**TASK STATEMENT:** Give again the entries below exactly, beginning at the first line and ending at the line with "export LEC_CHECK = 0".

··· EXCERPTED RECORDS ···

===== config.mk =====
export PLATFORM = sky130hd
export DESIGN_NAME = truth_table_sweeper_flat
export DESIGN_NICKNAME = d
export VERILOG_FILES = /design/src/rtl/truth_table_sweeper_if.sv /design/src/rtl/truth_table_sweeper.sv /design/src/flat_wrapper.sv
export SDC_FILE = /design/constraint.sdc
export NUM_CORES = 1
export LEC_CHECK = 0
export BUFFER_PORTS_ARGS = -buffer_cell sky130_fd_sc_hd__buf_2
export CAP_MARGIN = 20
export CORE_ASPECT_RATIO = 1.2
export CORE_MARGIN = 4
export CORE_UTILIZATION = 25
export CTS_BUF_LIST = sky130_fd_sc_hd__clkbuf_8
export DETAILED_ROUTE_END_ITERATION = 8
export HOLD_SLACK_MARGIN = 0.15
export PLACE_DENSITY_LB_ADDON = 0.05
export SLEW_MARGIN = 5
export SYNTH_ARGS = -nofsm -noshare
export SYNTH_HDL_FRONTEND = slang
export SYNTH_SLANG_ARGS = --single-unit

===== constraint.sdc =====
create_clock -name clk -period 1.75 [get_ports clk]
set_input_delay 0.35 -clock clk [delete_from_list [all_inputs] [get_ports clk]]
set_output_delay 0.35 -clock clk [all_outputs]
set_load 0.02 [all_outputs]

===== src/rtl/truth_table_sweeper_if.sv =====
// Bus between the truth-table sweeper and its controller / experiment circuit.
// The master side drives start, golden table and the experiment output f.
interface truth_table_sweeper_if;
  logic        start_i;
  logic [15:0] expected_i;
  logic        f_i;
  logic [3:0]  n_o;
  logic        busy_o;
  logic        done_o;
  logic        pass_o;
  logic [15:0] table_o;
  logic [4:0]  mismatch_cnt_o;

  modport master (
    output start_i, expected_i, f_i,
    input  n_o, busy_o, done_o, pass_o, table_o, mismatch_cnt_o
  );

  modport slave (
    input  start_i, expected_i, f_i,
    output n_o, busy_o, done_o, pass_o, table_o, mismatch_cnt_o
  );
endinterface


===== src/rtl/truth_table_sweeper.sv =====
// Steps a 4-bit vector 0..15 with DWELL clocks per value, captures f and compares to a golden table.
// Optional: SWEEP_STOP_ON_FAIL_EN ends the sweep at the first mismatching vector.
module truth_table_sweeper #(
  parameter int unsigned DWELL = 10
) (
  input  logic                  clk,
  input  logic                  rst,
  truth_table_sweeper_if.slave  sw_if
);

  localparam int unsigned NW    = 4;
  localparam int unsigned TW    = 16;
  localparam int unsigned MW    = 5;
  localparam int unsigned CNT_W = (DWELL > 1) ? $clog2(DWELL) : 1;
  localparam logic [CNT_W-1:0] CNT_LAST = CNT_W'(DWELL - 1);

  typedef enum logic [1:0] {
    ST_IDLE   = 2'd0,
    ST_SWEEP  = 2'd1,
    ST_FINISH = 2'd2
  } state_e;

  state_e           state_q, state_d;
  logic [CNT_W-1:0] cnt_q,   cnt_d;
  logic [NW-1:0]    n_q,     n_d;
  logic             busy_q,  busy_d;
  logic             done_q,  done_d;
  logic             pass_q,  pass_d;
  logic [TW-1:0]    table_q, table_d;
  logic [MW-1:0]    mis_q,   mis_d;
  logic [TW-1:0]    exp_q,   exp_d;
  logic             miss_c;

  always_ff @(posedge clk or posedge rst) begin
    if (rst) begin
      state_q <= ST_IDLE;
      cnt_q   <= '0;
      n_q     <= '0;
      busy_q  <= 1'b0;
      done_q  <= 1'b0;
      pass_q  <= 1'b0;
      table_q <= '0;
      mis_q   <= '0;
      exp_q   <= '0;
    end else begin
      state_q <= state_d;
      cnt_q   <= cnt_d;
      n_q     <= n_d;
      busy_q  <= busy_d;
      done_q  <= done_d;
      pass_q  <= pass_d;
      table_q <= table_d;
      mis_q   <= mis_d;
      exp_q   <= exp_d;
    end
  end

  assign miss_c = (sw_if.f_i != exp_q[n_q]);

  always_comb begin
    state_d = state_q;
    cnt_d   = cnt_q;
    n_d     = n_q;
    busy_d  = busy_q;
    done_d  = 1'b0;
    pass_d  = pass_q;
    table_d = table_q;
    mis_d   = mis_q;
    exp_d   = exp_q;

    unique case (state_q)
      ST_IDLE: begin
        if (sw_if.start_i) begin
          exp_d   = sw_if.expected_i;
          n_d     = '0;
          table_d = '0;
          mis_d   = '0;
          cnt_d   = '0;
          busy_d  = 1'b1;
          state_d = ST_SWEEP;
        end
      end

      ST_SWEEP: begin
        if (cnt_q == CNT_LAST) begin
          // Sample on the last dwell clock; n only moves on this boundary.
          cnt_d          = '0;
          table_d[n_q]   = sw_if.f_i;
          if (miss_c) mis_d = mis_q + MW'(1);
`ifdef SWEEP_STOP_ON_FAIL_EN
          if (miss_c || (n_q == NW'(15))) state_d = ST_FINISH;
          else                            n_d     = n_q + NW'(1);
`else
          if (n_q == NW'(15)) state_d = ST_FINISH;
          else                n_d     = n_q + NW'(1);
`endif
        end else begin
          cnt_d = cnt_q + CNT_W'(1);
        end
      end

      ST_FINISH: begin
        done_d  = 1'b1;
        pass_d  = (mis_q == '0);
        n_d     = '0;
        busy_d  = 1'b0;
        state_d = ST_IDLE;
      end

      default: state_d = ST_IDLE;
    endcase
  end

  assign sw_if.n_o            = n_q;
  assign sw_if.busy_o         = busy_q;
  assign sw_if.done_o         = done_q;
  assign sw_if.pass_o         = pass_q;
  assign sw_if.table_o        = table_q;
  assign sw_if.mismatch_cnt_o = mis_q;

endmodule

===== src/flat_wrapper.sv =====
// flat-port wrapper written by rule: the top's interface ports become plain ports
module truth_table_sweeper_flat 
#(
  parameter int unsigned DWELL = 10
)
  (clk, rst, sw_if_start_i, sw_if_expected_i, sw_if_f_i, sw_if_n_o, sw_if_busy_o, sw_if_done_o, sw_if_pass_o, sw_if_table_o, sw_if_mismatch_cnt_o);
  truth_table_sweeper_if sw_if_i ();
  input  logic clk;
  input  logic rst;
  input wire logic [$bits(sw_if_i.start_i)-1:0] sw_if_start_i;
  input wire logic [$bits(sw_if_i.expected_i)-1:0] sw_if_expected_i;
  input wire logic [$bits(sw_if_i.f_i)-1:0] sw_if_f_i;
  output wire logic [$bits(sw_if_i.n_o)-1:0] sw_if_n_o;
  output wire logic [$bits(sw_if_i.busy_o)-1:0] sw_if_busy_o;
  output wire logic [$bits(sw_if_i.done_o)-1:0] sw_if_done_o;
  output wire logic [$bits(sw_if_i.pass_o)-1:0] sw_if_pass_o;
  output wire logic [$bits(sw_if_i.table_o)-1:0] sw_if_table_o;
  output wire logic [$bits(sw_if_i.mismatch_cnt_o)-1:0] sw_if_mismatch_cnt_o;
  assign sw_if_i.start_i = sw_if_start_i;
  assign sw_if_i.expected_i = sw_if_expected_i;
  assign sw_if_i.f_i = sw_if_f_i;
  assign sw_if_n_o = sw_if_i.n_o;
  assign sw_if_busy_o = sw_if_i.busy_o;
  assign sw_if_done_o = sw_if_i.done_o;
  assign sw_if_pass_o = sw_if_i.pass_o;
  assign sw_if_table_o = sw_if_i.table_o;
  assign sw_if_mismatch_cnt_o = sw_if_i.mismatch_cnt_o;
  truth_table_sweeper #(.DWELL(DWELL)) u_core (.clk(clk), .rst(rst), .sw_if(sw_if_i));
endmodule

==> key figures <==
STA
  – Worst-Margin Slew: 0.339 ns
  – Max-slew violations: 0
  – Hold_ws: 0.257 ns
  – Setup ws final: -0.106 ns
  – Tcrit/Tclk final: 106%
  – Normalized max-slew margin: 77.3%
  – Setup Viol. Count Final: 5
  – Tmin final: 1.86 ns
  – RSZ-0062 raised after global routing: yes
  – Final hold violations: 0
  – Skew final: 0.00819 ns
  – Max Freq: 0.539 GHz

Power and ir drop
  – PD cells: 635 mW/mm^2
  – P_leak: 1.53 nW
  – Peak VDD IR: 0.318 mV
  – Total power: 0.00213 W

Die
  – Die area: 0.0118 mm^2
  – IO Pins: 48
  – Die width: 99.9 um
  – Core Box Area: 0.00996 mm^2
  – Die H: 118 um
  – Cell Rows: 40
  – Starting density of the core: 25.5%

Logic synthesis
  – Post-synth top flop: dfrtp_1
  – Ys async rst share: 100%
  – Post-synthesis sequential area ratio: 49.4%
  – Synth area leaders: dfrtp_1 (49%), mux2_2 (7.6%), o21ai_0 (7.5%), ha_1 (3.9%), a21oi_1 (3.6%)
  – Synth Area per Inst: 10.4 um^2
  – Area leader, netlist: dfrtp_1
  – EDFF count, synth: 0
  – Mapped cell area: 0.00253 mm^2
  – Synth top area share: 49.4%
  – Count of cell types in the netlist: 46
  – Synthesized flop and latch total: 50
  – Ys Warns: 0
  – Synthesized net count: 271
  – Cells after Synth: 243

Clock network
  – Clock Path Buffers: 2
  – Clk slew on worst S/H paths: 0.10 ns
  – Clk_lat worst skew: 0.31 ns
  – CTS tree: built
  – Root Buffer: clkbuf_8
  – CTS Buf Count: 5
  – H-tree Lvls: 2
  – CTS Sinks: 50

Run status
  – Failing checks: setup timing
  – Status: finished with violations

Placed design
  – IO buf count: 47
  – Final RePlAce weighted congestion: 0.779
  – Dpl hpwl: 5530 um

Finish
  – Filler cells: 1051
  – Post-Route Utilization: 33.7%
  – Post-layout nets: 344
  – Diodes inserted: 0
  – Share of cells above drive strength 1: 42.0%
  – Area grow syn2layout: 32.3%

Setup path
  – Critical Path Start Type: register
  – R2R Setup Slk: -0.11 ns
  – CP Cell Sequence: mux4_2, a22oi_2, nand3_1, a211oi_1, o22ai_1
  – Worst r2r src: u_core.sw_if.n_o[0]
  – Worst-path fanout max: 5
  – CP Data Required Time: 1.94 ns
  – Crit. End Element: register
  – Reg-to-reg endpoint: u_core.sw_if.mismatch_cnt_o[2]
  – R2R depth: 5
  – CP max stage delay: 0.54 ns
  – WP data arrival: 2.05 ns
  – Critical-path top delay cell: mux4_2
  – Crit path kind: register to register

Global routing
  – GRT Residual Overflow: 0
  – Global-route wire length before repair: 11800 um
  – Initial antenna violation count: 0
  – Total track usage: 12.8%
  – Vias in the first global route: 2089
  – Pin count of the biggest net entering global routing: 27

Drt
  – Via count: 2106
  – # DRC: 0
  – Final WL: 7360 um
  – Vias per Instance: 4.75
  – Initial drt markers: 75
  – Post-DR wirelength/cell: 16.6 um
  – Number of nets with antenna violations after routing: 0
  – Drt pass-1 iters: 4

Worst hold path
  – Origin of the worst min-delay path: sw_if_expected_i[2]
  – Hold path endpoint: u_core.exp_q[2]
  – Hold depth: 2
  – Hold WC Path Type: primary input to register

Job
  – Max_cap viols: 0
## metrics by stage
step                      TNS [ns]  cells  worst slack [ns]  area (um^2)
after global routing         -1.47    443            -0.222         3350
after detailed placement    -0.360    428           -0.0901         3080
after CTS                   -0.518    437            -0.123         3180
after global placement      -0.200    428           -0.0636         3080
after floorplan             -0.606    243            -0.171         2540
final                       -0.343    443            -0.106         3350
## power breakdown
part | switching [W] | internal, W
Clock | 0.000403 | 0.000268
Combinational | 0.000125 | 0.0000933
Sequential | 0.0000399 | 0.00120
## worst max path at each step
stage / startpoint / end / slack [ns]
2_1_floorplan: u_core.cnt_q[1] / u_core.sw_if.mismatch_cnt_o[2] / -0.17
3_3_place_gp: u_core.sw_if.n_o[0] / u_core.sw_if.mismatch_cnt_o[1] / -0.06
3_5_place_dp: u_core.sw_if.n_o[0] / u_core.sw_if.mismatch_cnt_o[1] / -0.09
4_1_cts: u_core.sw_if.n_o[0] / u_core.sw_if.mismatch_cnt_o[4] / -0.12
5_1_grt: u_core.sw_if.n_o[0] / u_core.sw_if.mismatch_cnt_o[4] / -0.22
6_report: u_core.sw_if.n_o[0] / u_core.sw_if.mismatch_cnt_o[2] / -0.11
## cells by family after synthesis
kind of cell             Yosys count  share of synthesized area, %
AND/OR/NAND/NOR                   56                          11.5
AO/OA/AOI/OAI                     80                          18.6
adder cells (fa/ha/maj)            8                          3.95
buffers and inverters             26                          4.79
flip-flops                        50                          49.4
multiplexers                      23                          11.9
## synthesized netlist by cell type (2+ instances only)
| cell type | instances |
|---|---|
| a21oi_1 | 18 |
| clkbuf_1 | 8 |
| mux2_2 | 17 |
| nor2b_1 | 4 |
| mux4_2 | 4 |
| ha_1 | 8 |
| nand4_1 | 2 |
| nor2_1 | 11 |
| nand2_1 | 12 |
| dfrtp_1 | 50 |
| mux2i_1 | 2 |
| nand2b_1 | 7 |
| buf_2 | 4 |
| a22oi_2 | 2 |
| o22ai_1 | 4 |
| buf_6 | 2 |
| inv_1 | 11 |
| o21bai_1 | 2 |
| a31oi_1 | 2 |
| nand3_1 | 10 |
| o21ai_0 | 38 |
## registers in the layout, indices dropped and copies added (netlist names)
name	count
u_core.state_q	2
u_core.cnt_q	4
u_core.exp_q	16
u_core.sw_if.mismatch_cnt_o	5
u_core.sw_if.done_o	1
u_core.sw_if.table_o	16
u_core.sw_if.busy_o	1
u_core.sw_if.n_o	4
u_core.sw_if.pass_o	1
## worst max-delay path: cells and delay by family, from the launching register on
kind               cells  cell delay [ns]
muxes                  1             0.54
and+or+nand+nor        1             0.16
DFF                    1             0.45
AOI/OAI and AO/OA      3             0.59
## layout make-up
cell class / count / area (um^2) / area share (%)
clock buffer: 5 / 68.8 / 2.05
clock inverter: 3 / 11.3 / 0.336
inverter: 11 / 41.3 / 1.23
multi-input combinational: 167 / 1260 / 37.6
sequential: 50 / 1250 / 37.4
tap: 126 / 158 / 4.70
timing repair buffer: 81 / 562 / 16.8
## cell usage in the layout (no fill, tap or decap), drive strengths merged, types with 2 or more instances in the layout
cell type and n:
a21oi 18, a22oi 3, a31oi 2, and3 2
buf 79, clkbuf 6, dfrtp 50, ha 8
inv 14, mux2 17, mux2i 2, mux4 4
nand2 12, nand2b 7, nand3 10, nand4 2
nor2 11, nor2b 4, o21ai 39, o21bai 2
o22ai 4, or2 2
## what timing repair did
action | CTS | global route
gates cloned | 0 | 2
buffers inserted | 0 | 4
endpoints found under the hold margin | 11 | 0
setup endpoints to repair | 6 | 24
hold buffers | 1 | 0
resized for setup | 2 | 46
pin swaps | 0 | 11
## metal layers
layer  up-vias  GRT usage (%)  wire (um)
met5         -              0          0
met4         0           4.27        130
met3         7           3.31        351
met2        41           21.0       3730
met1      1035           16.2       3150
li1       1023              -          -
Note: power is estimated with default switching activity, not from simulation.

···

**REPLY:**
===== config.mk =====
export PLATFORM = sky130hd
export DESIGN_NAME = truth_table_sweeper_flat
export DESIGN_NICKNAME = d
export VERILOG_FILES = /design/src/rtl/truth_table_sweeper_if.sv /design/src/rtl/truth_table_sweeper.sv /design/src/flat_wrapper.sv
export SDC_FILE = /design/constraint.sdc
export NUM_CORES = 1
export LEC_CHECK = 0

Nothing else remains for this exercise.